WHAT THE TASK REQUIRES =>
Some lines in the listing below may include the string "opJr". How many are there? Give only the number.

RECORDS SUPPLIED =>
This design comes from an exercise in tuning for small area, a short achievable clock period and few clock cycles per item on the open sky130 flow, not from production work. In this exercise RTL edits were held to simulation tests only and were not proved equivalent to the original. Power figures rest on the tool's default switching activity, not on a simulated workload.

<file path="flow/design.v">
package cpuPkg;
	localparam int dataWidth = 16;
	localparam int regCount = 8;
	localparam int regIdxWidth = $clog2(regCount);
	typedef logic [dataWidth-1:0] wordT;
	typedef logic [regIdxWidth-1:0] regIdxT;
	localparam logic [4:0] opNop   = 5'd0;
	localparam logic [4:0] opAddu  = 5'd1;
	localparam logic [4:0] opSubu  = 5'd2;
	localparam logic [4:0] opAnd   = 5'd3;
	localparam logic [4:0] opOr    = 5'd4;
	localparam logic [4:0] opSlt   = 5'd5;
	localparam logic [4:0] opAddiu = 5'd6;
	localparam logic [4:0] opLi    = 5'd7;
	localparam logic [4:0] opLw    = 5'd8;
	localparam logic [4:0] opSw    = 5'd9;
	localparam logic [4:0] opBeqz  = 5'd10;
	localparam logic [4:0] opBnez  = 5'd11;
	localparam logic [4:0] opB     = 5'd12;
	localparam logic [4:0] opJr    = 5'd13;
endpackage
package pipePkg;
	typedef struct packed {
		logic sum;
		logic andOp;
		logic orOp;
		logic slt;
	} resSelT;
	typedef struct packed {
		logic   sub;         
		resSelT resSel;
		logic   regWrite;
		logic   memRead;
		logic   memWrite;
		logic   branch;      
		logic   branchNonZero;
		logic   pred;        
		logic   jumpReg;     
		logic   fwdA;        
		logic   fwdB;
		logic   isLi;
	} exCtrlT;
endpackage
module pipeReg #(
	parameter int width = 1
) (
	input  logic             CLK,
	input  logic             RST,
	input  logic [width-1:0] d,
	output logic [width-1:0] q
);
	always_ff @(posedge CLK or negedge RST)
	begin
		if (!RST)
			q <= '0;
		else
			q <= d;
	end
endmodule
module instrDecoder (
	input  cpuPkg::wordT    instr,
	output logic            useRx,
	output logic            useRy,      
	output logic            isLoad,
	output logic            isStore,
	output logic            isLi,
	output logic            regWrite,
	output logic            isB,
	output logic            isCond,
	output logic            isJr,
	output logic            sub,
	output pipePkg::resSelT resSel,
	output cpuPkg::regIdxT  dest,
	output logic [8:0]      imm         
);
	logic [4:0] op;
	logic       isReg;
	logic       isAddiu;
	assign op = instr[15:11];
	assign isReg = op >= cpuPkg::opAddu && op <= cpuPkg::opSlt;
	assign isAddiu = op == cpuPkg::opAddiu;
	assign isLi = op == cpuPkg::opLi;
	assign isLoad = op == cpuPkg::opLw;
	assign isStore = op == cpuPkg::opSw;
	assign isB = op == cpuPkg::opB;
	assign isCond = op == cpuPkg::opBeqz || op == cpuPkg::opBnez;
	assign isJr = op == cpuPkg::opJr;
	assign useRx = isReg || isAddiu || isLoad || isStore || isCond || isJr;
	assign useRy = isReg;
	assign regWrite = isReg || isAddiu || isLi || isLoad;
	assign sub = op == cpuPkg::opSubu || op == cpuPkg::opSlt;
	assign resSel.sum = op == cpuPkg::opAddu || op == cpuPkg::opSubu || isAddiu || isLi ||
		isLoad || isStore;
	assign resSel.andOp = op == cpuPkg::opAnd;
	assign resSel.orOp = op == cpuPkg::opOr;
	assign resSel.slt = op == cpuPkg::opSlt;
	assign dest = isReg ? instr[4:2] : (isLoad ? instr[7:5] : instr[10:8]);
	always_comb
	begin
		if (isLoad || isStore)
			imm = {instr[4], {3{instr[4]}}, instr[4:0]};
		else if (isAddiu || isLi)
			imm = {instr[7] && !isLi, instr[7:0]};
		else
			imm = '0;
	end
endmodule
module regFile (
	input  logic           CLK,
	input  logic           RST,
	input  cpuPkg::regIdxT rdA,
	input  cpuPkg::regIdxT rdB,
	output cpuPkg::wordT   valA,
	output cpuPkg::wordT   valB,
	input  logic           we,
	input  cpuPkg::regIdxT wAddr,
	input  cpuPkg::wordT   wData
);
	cpuPkg::wordT regs [cpuPkg::regCount];
	always_ff @(posedge CLK)
	begin
		for (int i = 0; i < cpuPkg::regCount; i++)
			if (!RST || (we && wAddr == cpuPkg::regIdxT'(i)))
				regs[i] <= RST ? wData : '0;
	end
	always_comb
	begin
		valA = '0;
		valB = '0;
		for (int i = 0; i < cpuPkg::regCount; i++)
		begin
			valA |= regs[i] & {cpuPkg::dataWidth{rdA == cpuPkg::regIdxT'(i)}};
			valB |= regs[i] & {cpuPkg::dataWidth{rdB == cpuPkg::regIdxT'(i)}};
		end
	end
endmodule
module hazardUnit (
	input  cpuPkg::regIdxT rx,
	input  cpuPkg::regIdxT ry,
	input  logic           useRx,
	input  logic           useRy,
	input  logic           storeRy,    
	input  logic           exValid,
	input  logic           exRegWrite,
	input  logic           exLoad,
	input  cpuPkg::regIdxT exDest,
	output logic           fwdA,
	output logic           fwdB,
	output logic           stall
);
	logic hitA;
	logic hitB;
	assign hitA = exValid && exRegWrite && exDest == rx && useRx;
	assign hitB = exValid && exRegWrite && exDest == ry && (useRy || storeRy);
	assign fwdA = hitA && !exLoad;
	assign fwdB = hitB && !exLoad;
	assign stall = exLoad && (hitA || hitB);
endmodule
module executeStage (
	input  pipePkg::exCtrlT ctrl,
	input  cpuPkg::wordT    opA,
	input  cpuPkg::wordT    opB,       
	output cpuPkg::wordT    aluResult
);
	cpuPkg::wordT addB;
	cpuPkg::wordT sum;
	logic         less;
	assign addB = opB ^ {16{ctrl.sub}};
	logic [15:0] gen [5];
	logic [15:0] prop [5];
	always_comb
	begin
		gen[0] = opA & addB;
		prop[0] = opA ^ addB;
		gen[0][0] = (opA[0] & addB[0]) | (prop[0][0] & ctrl.sub);
		for (int l = 0; l < 4; l++)
			for (int i = 0; i < 16; i++)
				if (i >= (1 << l))
				begin
					gen[l+1][i] = gen[l][i] | (prop[l][i] & gen[l][i - (1 << l)]);
					prop[l+1][i] = prop[l][i] & prop[l][i - (1 << l)];
				end
				else
				begin
					gen[l+1][i] = gen[l][i];
					prop[l+1][i] = prop[l][i];
				end
		sum = prop[0] ^ {gen[4][14:0], ctrl.sub};
	end
	assign less = (opA[15] ^ opB[15]) ? opA[15] : sum[15];
	assign aluResult = ({16{ctrl.resSel.sum}} & sum) |
		({16{ctrl.resSel.andOp}} & (opA & opB)) |
		({16{ctrl.resSel.orOp}} & (opA | opB)) |
		({16{ctrl.resSel.slt}} & {15'd0, less});
endmodule
module pipelineCpu (
	input  logic           CLK,
	input  logic           RST,
	output cpuPkg::wordT   imemAddr,
	input  cpuPkg::wordT   imemData,
	output cpuPkg::wordT   dmemAddr,
	output cpuPkg::wordT   dmemWData,
	output logic           dmemRead,
	output logic           dmemWrite,
	input  cpuPkg::wordT   dmemRData,
	output logic           wbValid,
	output cpuPkg::regIdxT wbReg,
	output cpuPkg::wordT   wbData
);
	cpuPkg::wordT    pc;
	cpuPkg::wordT    nextPc;
	cpuPkg::wordT    seqPc;
	cpuPkg::wordT    brTarget;
	cpuPkg::regIdxT  fRx;
	cpuPkg::regIdxT  fRy;
	logic            fUseRx;
	logic            fUseRy;
	logic            fLoad;
	logic            fStore;
	logic            fLi;
	logic            fRegWrite;
	logic            fB;
	logic            fCond;
	logic            fJr;
	logic            fSub;
	pipePkg::resSelT fResSel;
	cpuPkg::regIdxT  fDest;
	logic [8:0]      fImm;
	logic            fFwdA;
	logic            fFwdB;
	logic            fStall;
	logic            fJrFused;
	logic            fBranch;
	logic            fPred;
	pipePkg::exCtrlT fCtrl;
	logic            exValid;
	pipePkg::exCtrlT ex;
	cpuPkg::wordT    exA;
	cpuPkg::wordT    exB;
	logic            fBypA;
	logic            fBypB;
	cpuPkg::regIdxT  exDest;
	logic [8:0]      exImm;
	cpuPkg::wordT    exAlt;
	cpuPkg::wordT    valA;
	cpuPkg::wordT    valB;
	cpuPkg::wordT    regB;
	cpuPkg::wordT    opA;
	cpuPkg::wordT    opB;
	cpuPkg::wordT    aluResult;
	logic            condTaken;
	logic            redirect;
	cpuPkg::wordT    redirectPc;
	logic [2:0]      memFlags;
	logic            memRegWrite;
	logic            memRead;
	logic            memWrite;
	cpuPkg::regIdxT  memDest;
	cpuPkg::wordT    memStore;
	cpuPkg::wordT    memAlu;
	cpuPkg::wordT    memResult;
	cpuPkg::regIdxT  wbDest;
	cpuPkg::wordT    wbResult;
	assign imemAddr = pc;
	assign fRx = imemData[10:8];
	assign fRy = imemData[7:5];
	instrDecoder decoder (.instr(imemData), .useRx(fUseRx), .useRy(fUseRy), .isLoad(fLoad),
		.isStore(fStore), .isLi(fLi), .regWrite(fRegWrite), .isB(fB), .isCond(fCond),
		.isJr(fJr), .sub(fSub), .resSel(fResSel), .dest(fDest),
		.imm(fImm));
	hazardUnit hazard (.rx(fRx), .ry(fRy), .useRx(fUseRx), .useRy(fUseRy), .storeRy(fStore),
		.exValid(exValid), .exRegWrite(ex.regWrite), .exLoad(ex.memRead), .exDest(exDest),
		.fwdA(fFwdA), .fwdB(fFwdB), .stall(fStall));
	assign fJrFused = fJr && exValid && ex.isLi && exDest == fRx;
	assign fBranch = fCond && imemData[7:0] != 8'd0;
	assign fPred = fB || (fCond && imemData[7]) || fJrFused;
	assign seqPc = pc + 16'd1;
	assign brTarget = seqPc + (fB ? {{5{imemData[10]}}, imemData[10:0]} :
		{{8{imemData[7]}}, imemData[7:0]});
	always_comb
	begin
		if (redirect)
			nextPc = redirectPc;
		else if (fStall)
			nextPc = pc;
		else if (fJrFused)
			nextPc = {8'd0, exImm[7:0]};
		else if (fPred)
			nextPc = brTarget;
		else
			nextPc = seqPc;
	end
	always_ff @(posedge CLK or negedge RST)
	begin
		if (!RST)
			pc <= '0;
		else
			pc <= nextPc;
	end
	always_comb
	begin
		fCtrl.sub = fSub;
		fCtrl.resSel = fResSel;
		fCtrl.regWrite = fRegWrite;
		fCtrl.memRead = fLoad;
		fCtrl.memWrite = fStore;
		fCtrl.branch = fBranch;
		fCtrl.branchNonZero = imemData[11];
		fCtrl.pred = fPred;
		fCtrl.jumpReg = fJr && !fJrFused;
		fCtrl.fwdA = fFwdA;
		fCtrl.fwdB = fFwdB;
		fCtrl.isLi = fLi;
	end
	pipeReg #(.width(1)) exValidReg (.CLK(CLK), .RST(RST), .d(!redirect && !fStall),
		.q(exValid));
	regFile regs (.CLK(CLK), .RST(RST), .rdA(fRx), .rdB(fRy), .valA(valA), .valB(valB),
		.we(memRegWrite), .wAddr(memDest), .wData(memResult));
	assign fBypA = memRegWrite && memDest == fRx;
	assign fBypB = memRegWrite && memDest == fRy;
	always_ff @(posedge CLK)
	begin
		ex <= fCtrl;
		exA <= fFwdA || !fUseRx ? '0 : (fBypA ? memResult : valA);
		exB <= fFwdB || !(fUseRy || fStore) ? '0 : (fBypB ? memResult : valB);
		exDest <= fDest;
		exImm <= fImm;
		exAlt <= fPred ? seqPc : brTarget;
	end
	assign opA = exA | (memAlu & {16{ex.fwdA}});
	assign regB = exB | (memAlu & {16{ex.fwdB}});
	assign opB = (regB & {16{!ex.memWrite}}) | {{7{exImm[8]}}, exImm};
	executeStage execute (.ctrl(ex), .opA(opA), .opB(opB), .aluResult(aluResult));
	assign condTaken = (opA == '0) ^ ex.branchNonZero;
	assign redirect = exValid && (ex.jumpReg || (ex.branch && condTaken != ex.pred));
	assign redirectPc = ex.jumpReg ? opA : exAlt;
	pipeReg #(.width(3)) memFlagReg (.CLK(CLK), .RST(RST),
		.d({exValid && ex.regWrite, exValid && ex.memRead, exValid && ex.memWrite}),
		.q(memFlags));
	assign {memRegWrite, memRead, memWrite} = memFlags;
	always_ff @(posedge CLK)
	begin
		memDest <= exDest;
		memAlu <= aluResult;
		memStore <= regB;
	end
	assign dmemAddr = memAlu;
	assign dmemWData = memStore;
	assign dmemRead = memRead;
	assign dmemWrite = memWrite;
	assign memResult = memRead ? dmemRData : memAlu;
	pipeReg #(.width(1)) wbFlagReg (.CLK(CLK), .RST(RST), .d(memRegWrite), .q(wbValid));
	always_ff @(posedge CLK)
	begin
		wbDest <= memDest;
		wbResult <= memResult;
	end
	assign wbReg = wbDest;
	assign wbData = wbResult;
endmodule
</file>
<file path="flow/flow/run.sh">
#!/bin/bash
# standard layout, with port buffers of a small plain buffer cell
export BUFFER_PORTS_ARGS="-buffer_cell sky130_fd_sc_hd__buf_2"
export CTS_ARGS="-sink_clustering_enable -repair_clock_nets -buf_list sky130_fd_sc_hd__clkbuf_8 -sink_clustering_size 14 -sink_clustering_max_diameter 100 -dont_use_dummy_load"
bash standard.sh > standard.log 2>&1
</file>
<file path="flow/standard.sh">
#!/bin/bash
# synth_recipe.tcl (not shown) runs the flow's synth.tcl, then flattens the netlist and writes it again
# the make line also repeats each setting of config.mk as NAME=value (left out here)
make -C /OpenROAD-flow-scripts/flow DESIGN_CONFIG=/design/flow/config.mk WORK_HOME=/design/flow/orfs CLKGATE_MAP_FILE= SYNTH_SCRIPT=/design/flow/synth_recipe.tcl "${@:-finish}"
</file>
<file path="flow/config.mk">
export PLATFORM = sky130hd
export DESIGN_NAME = pipelineCpu
export DESIGN_NICKNAME = pipelineCpu
export VERILOG_FILES = /design/flow/design.v
export SDC_FILE = /design/flow/constraint.sdc
export NUM_CORES = 4
export LEC_CHECK = 0
export ABC_AREA = 1
export CAP_MARGIN = 20
export CORE_MARGIN = 2
export CORE_UTILIZATION = 40
export CTS_BUF_LIST = sky130_fd_sc_hd__clkbuf_8
export CTS_CLUSTER_SIZE = 30
export SETUP_SLACK_MARGIN = 3.0
export SLEW_MARGIN = 20
</file>
<file path="flow/constraint.sdc">
create_clock -name core_clock -period 6.2 [get_ports {CLK}]
set_input_delay 1.2400 -clock core_clock [delete_from_list [all_inputs] [get_ports {CLK}]]
set_output_delay 1.2400 -clock core_clock [all_outputs]
set_load 0.01 [all_outputs]
</file>
==> impl_metrics.sql, run 1 <==
INSERT INTO impl_metrics (metric_group, metric, value, unit) VALUES
('power', 'share_comb_of_total_power', '32.9', '%'),
('timing', 'rsz_0062_raised_after_global_routing', 'true', ''),
('setup_path', 'worst_r2r_endpoint', 'pc[15]$_DFFE_PN0P_', ''),
('timing', 'finalSetupViolCount', '0', ''),
('power', 'max_rail_drop_vdd', '0.1571', 'mV'),
('clock_network', 'tritoncts', 'done', ''),
('clock_network', 'ctsLongestPathBuffers', '3', ''),
('power', 'power.share.switching', '36.92', '%'),
('setup_path', 'cp_slowest_cell', 'nor3_1', ''),
('setup_path', 'capturing_element_of_the_worst_setup_path', 'exA[4]$_SDFF_PP0_', ''),
('run', 'maxcap_viol_count', '0', ''),
('floorplan', 'num_rows', '67', ''),
('synthesis', 'post-synth-top-area-cell', 'edfxtp_1', ''),
('timing', 'final_hold_violation_count', '0', ''),
('grt', 'first_global_vias', '11330', ''),
('synthesis', 'synth.area.top_cells', 'edfxtp_1 (28%), dfxtp_1 (19%), nand2_1 (7.6%)', ''),
('routing', 'viasPerCell', '5.611', ''),
('timing', 'fin_tns_setup', '0', 'ns'),
('final_layout', 'multi_input_comb_area', '5739', 'um^2'),
('setup_path', 'cp_data_arrival_time', '3.58', 'ns'),
('timing', 'slew-limit-headroom', '30.87', '%'),
('timing', 'final_worst_path_period_share', '49.28', '%'),
('final_layout', 'num-fill-cells', '3279', ''),
('synthesis', 'synthCells', '1601', ''),
('final_layout', 'layout_cells_sized_above_1', '12.12', '%'),
('power', 'power_density', '316.9', 'nW/um^2'),
('setup_path', 'timing.critical_path.from_type', 'input pin', ''),
('timing', 'timing.final.max_slew_violations', '0', ''),
('grt', 'grt_pass1_wl', '67170', 'um'),
('floorplan', 'initial_core_util', '40.74', '%'),
('routing', 'detail_route.iter0.violations', '1436', ''),
('timing', 'fmax', '327.3', 'MHz'),
('floorplan', 'core_region_area', '33620', 'um^2'),
('grt', 'grt_use_total', '24.47', '%'),
('timing', 'max_slew.worst_pin.slew', '1.034', 'ns'),
('clock_network', 'clk_transition_reported_paths', '0.09', 'ns'),
('final_layout', 'num-nets-final', '1762', ''),
('final_layout', 'register_area', '6960', 'um^2'),
('timing', 'setup_slack', '3.145', 'ns'),
('grt', 'number_of_antenna_violations_at_the_first_check_in_global_routing', '1', ''),
('final_layout', 'areaGrowthSynthToFinish', '10.39', '%'),
('grt', 'grt_overflow_total', '0', ''),
('floorplan', 'die_ar', '35730', 'um^2'),
('setup_path', 'critical_path_cell_sequence', 'buf_2 -> inv_1 -> nor3_1 -> inv_1 -> o22ai_1 -> a21oi_1 -> o2111ai_1 -> o21ai_0 -> nor2_1', ''),
('power', 'power_frac_seq', '47.8', '%'),
('setup_path', 'crit_required', '6.72', 'ns'),
('clock_network', 'worst_skew_pair_later_pin_latency', '0.61', 'ns'),
('placed_design', 'detailedPlacementHpwl', '32430', 'um'),
('setup_path', 'rr_startpoint', 'pc[1]$_DFFE_PN0P_', ''),
('synthesis', 'post_synth_instance_area', '13690', 'um^2'),
('routing', 'final_antenna_net_count', '0', ''),
('clock_network', 'cts-htree-levels', '1', ''),
('clock_network', 'ctsHoldBuffers', '0', ''),
('power', 'clock_power_share', '19.3', '%'),
('setup_path', 'critical_path.endpoint_type', 'flop', ''),
('timing', 'period_needed', '3.055', 'ns'),
('synthesis', 'synth.ff_latch_count', '278', ''),
('setup_path', 'timing.reg2reg.worst_path_depth', '19', ''),
('synthesis', 'synth_edf_count', '128', ''),
('synthesis', 'postSynth.topFlopCell', 'dfxtp_1', ''),
('placed_design', 'portBuffers', '103', ''),
('routing', 'vias', '12010', ''),
('grt', 'grt_start_max_net_pins', '36', ''),
('synthesis', 'synth_nets', '1669', ''),
('timing', 'final.setup_skew', '0.07669', 'ns'),
('placed_design', 'globalplace.congestion', '0.9006', ''),
('power', 'net-switching-power', '1.769', 'mW'),
('setup_path', 'setup.worst_path.start', 'imemData[9]', ''),
('outcome', 'outcome', 'no timing/DRC/antenna violations', ''),
('routing', 'detail_route.first_pass.iterations', '6', ''),
('routing', 'routedWlPerCell', '21.03', 'um');
==> stage by stage <==
stage,hold WS [ns],util [%],power (mW),instances,area (um^2)
2_1_floorplan,0.3731,-,3.348,1601,13690
3_5_place_dp,0.3963,43.63,3.844,2113,14670
6_report,0.4067,44.97,4.791,2141,15120
3_3_place_gp,0.3951,43.57,3.833,2112,14650
5_1_grt,0.4195,44.97,5.063,2141,15120
4_1_cts,0.4100,44.65,4.754,2137,15010
==> final cells by class <==
class / count / share of cell area [%]
Sequential cell: 278 / 46.04
Multi-Input combinational cell: 1040 / 37.97
Inverter: 228 / 5.719
Timing Repair Buffer: 123 / 4.453
Clock buffer: 23 / 2.094
Tap cell: 448 / 3.708
Antenna cell: 1 / 0.01655
==> metal layers <==
metal | vias to the layer above | global-route usage [%] | wire [um]
li1 | 5663 | - | -
met1 | 5726 | 33.27 | 19230
met2 | 522 | 40.63 | 21140
met3 | 102 | 2.706 | 3294
met4 | 0 | 8.263 | 1350
met5 | - | 0 | 0
==> sequential cells by signal, indices dropped and copies added, names as in the netlist <==
name / count
memStore: 16
wbResult: 16
memDest: 3
exB: 16
exDest: 3
exValidReg.q: 1
exA: 16
wbFlagReg.q: 1
exImm: 9
memFlagReg.q: 3
ex: 15
wbDest: 3
memAlu: 16
exAlt: 16
regs.regs: 128
pc: 16
==> power groups by stage <==
stage	logic, mW	registers, mW	clock network (mW)
after floorplan	1.02	2.33	0
after global placement	1.51	2.33	0
after detailed placement	1.51	2.33	0
after CTS	1.53	2.29	0.936
after global routing	1.75	2.31	0.999
final	1.58	2.29	0.925
==> cells by family (layout without fill, tap and decap cells) <==
logic type	count (synthesis)	in the layout	share of synthesized area, %
AND/OR/NAND/NOR	534	534	16.35
AO/OA/AOI/OAI	432	432	19.00
buffers and inverters	283	374	8.122
flip-flops	278	278	50.76
XOR/XNOR	40	40	2.558
adder cells (fa/ha/maj)	34	34	3.216
other	0	1	0
==> worst max-delay path: cells and delay by family <==
| family | cells | cell delay [ns] |
|---|---|---|
| buffers and inverters | 3 | 0.93 |
| AO/OA/AOI/OAI | 4 | 0.67 |
| AND/OR/NAND/NOR | 2 | 0.73 |
==> how the worst min path moves through the flow <==
stage	startpoint	to	slack, ns
3_3_place_gp	exDest[2]$_DFF_P_	memDest[2]$_DFF_P_	0.40
6_report	exDest[0]$_DFF_P_	memDest[0]$_DFF_P_	0.41
4_1_cts	exDest[0]$_DFF_P_	memDest[0]$_DFF_P_	0.41
3_5_place_dp	exDest[0]$_DFF_P_	memDest[0]$_DFF_P_	0.40
2_1_floorplan	exDest[1]$_DFF_P_	memDest[1]$_DFF_P_	0.37
5_1_grt	exDest[0]$_DFF_P_	memDest[0]$_DFF_P_	0.42
==> cells in the final DEF (no fill, tap or decap), drive strengths merged, types with 2 or more instances in the layout <==
cell type    n
nand2      282
inv        223
o21ai      131
dfxtp      129
a21oi      129
edfxtp     128
buf        123
nor2       118
nand3       91
o22ai       67
ha          32
xor2        31
a221oi      31
clkbuf      23
a21o        22
dfrtp       21
nor3        20
nand4       16
o211ai      15
o221ai       9
xnor2        9
or2          5
a211oi       5
o21bai       4
a21boi       4
o21a         3
clkinv       3
clkinvlp     2
o311ai       2
o2111ai      2
a22oi        2
fa           2
==> timing repair <==
item / 4_1_cts / 5_1_grt
pin swaps: 1 / 2
gates resized for setup: 7 / 24
endpoints found under the setup margin: 22 / 46
endpoints found under the hold margin: 0 / 0
buffers inserted: 1 / 3
Testbench counts, summed over its fixed seeds: cycles 10,648, instrs 10,210.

FINISHED TASK =>
2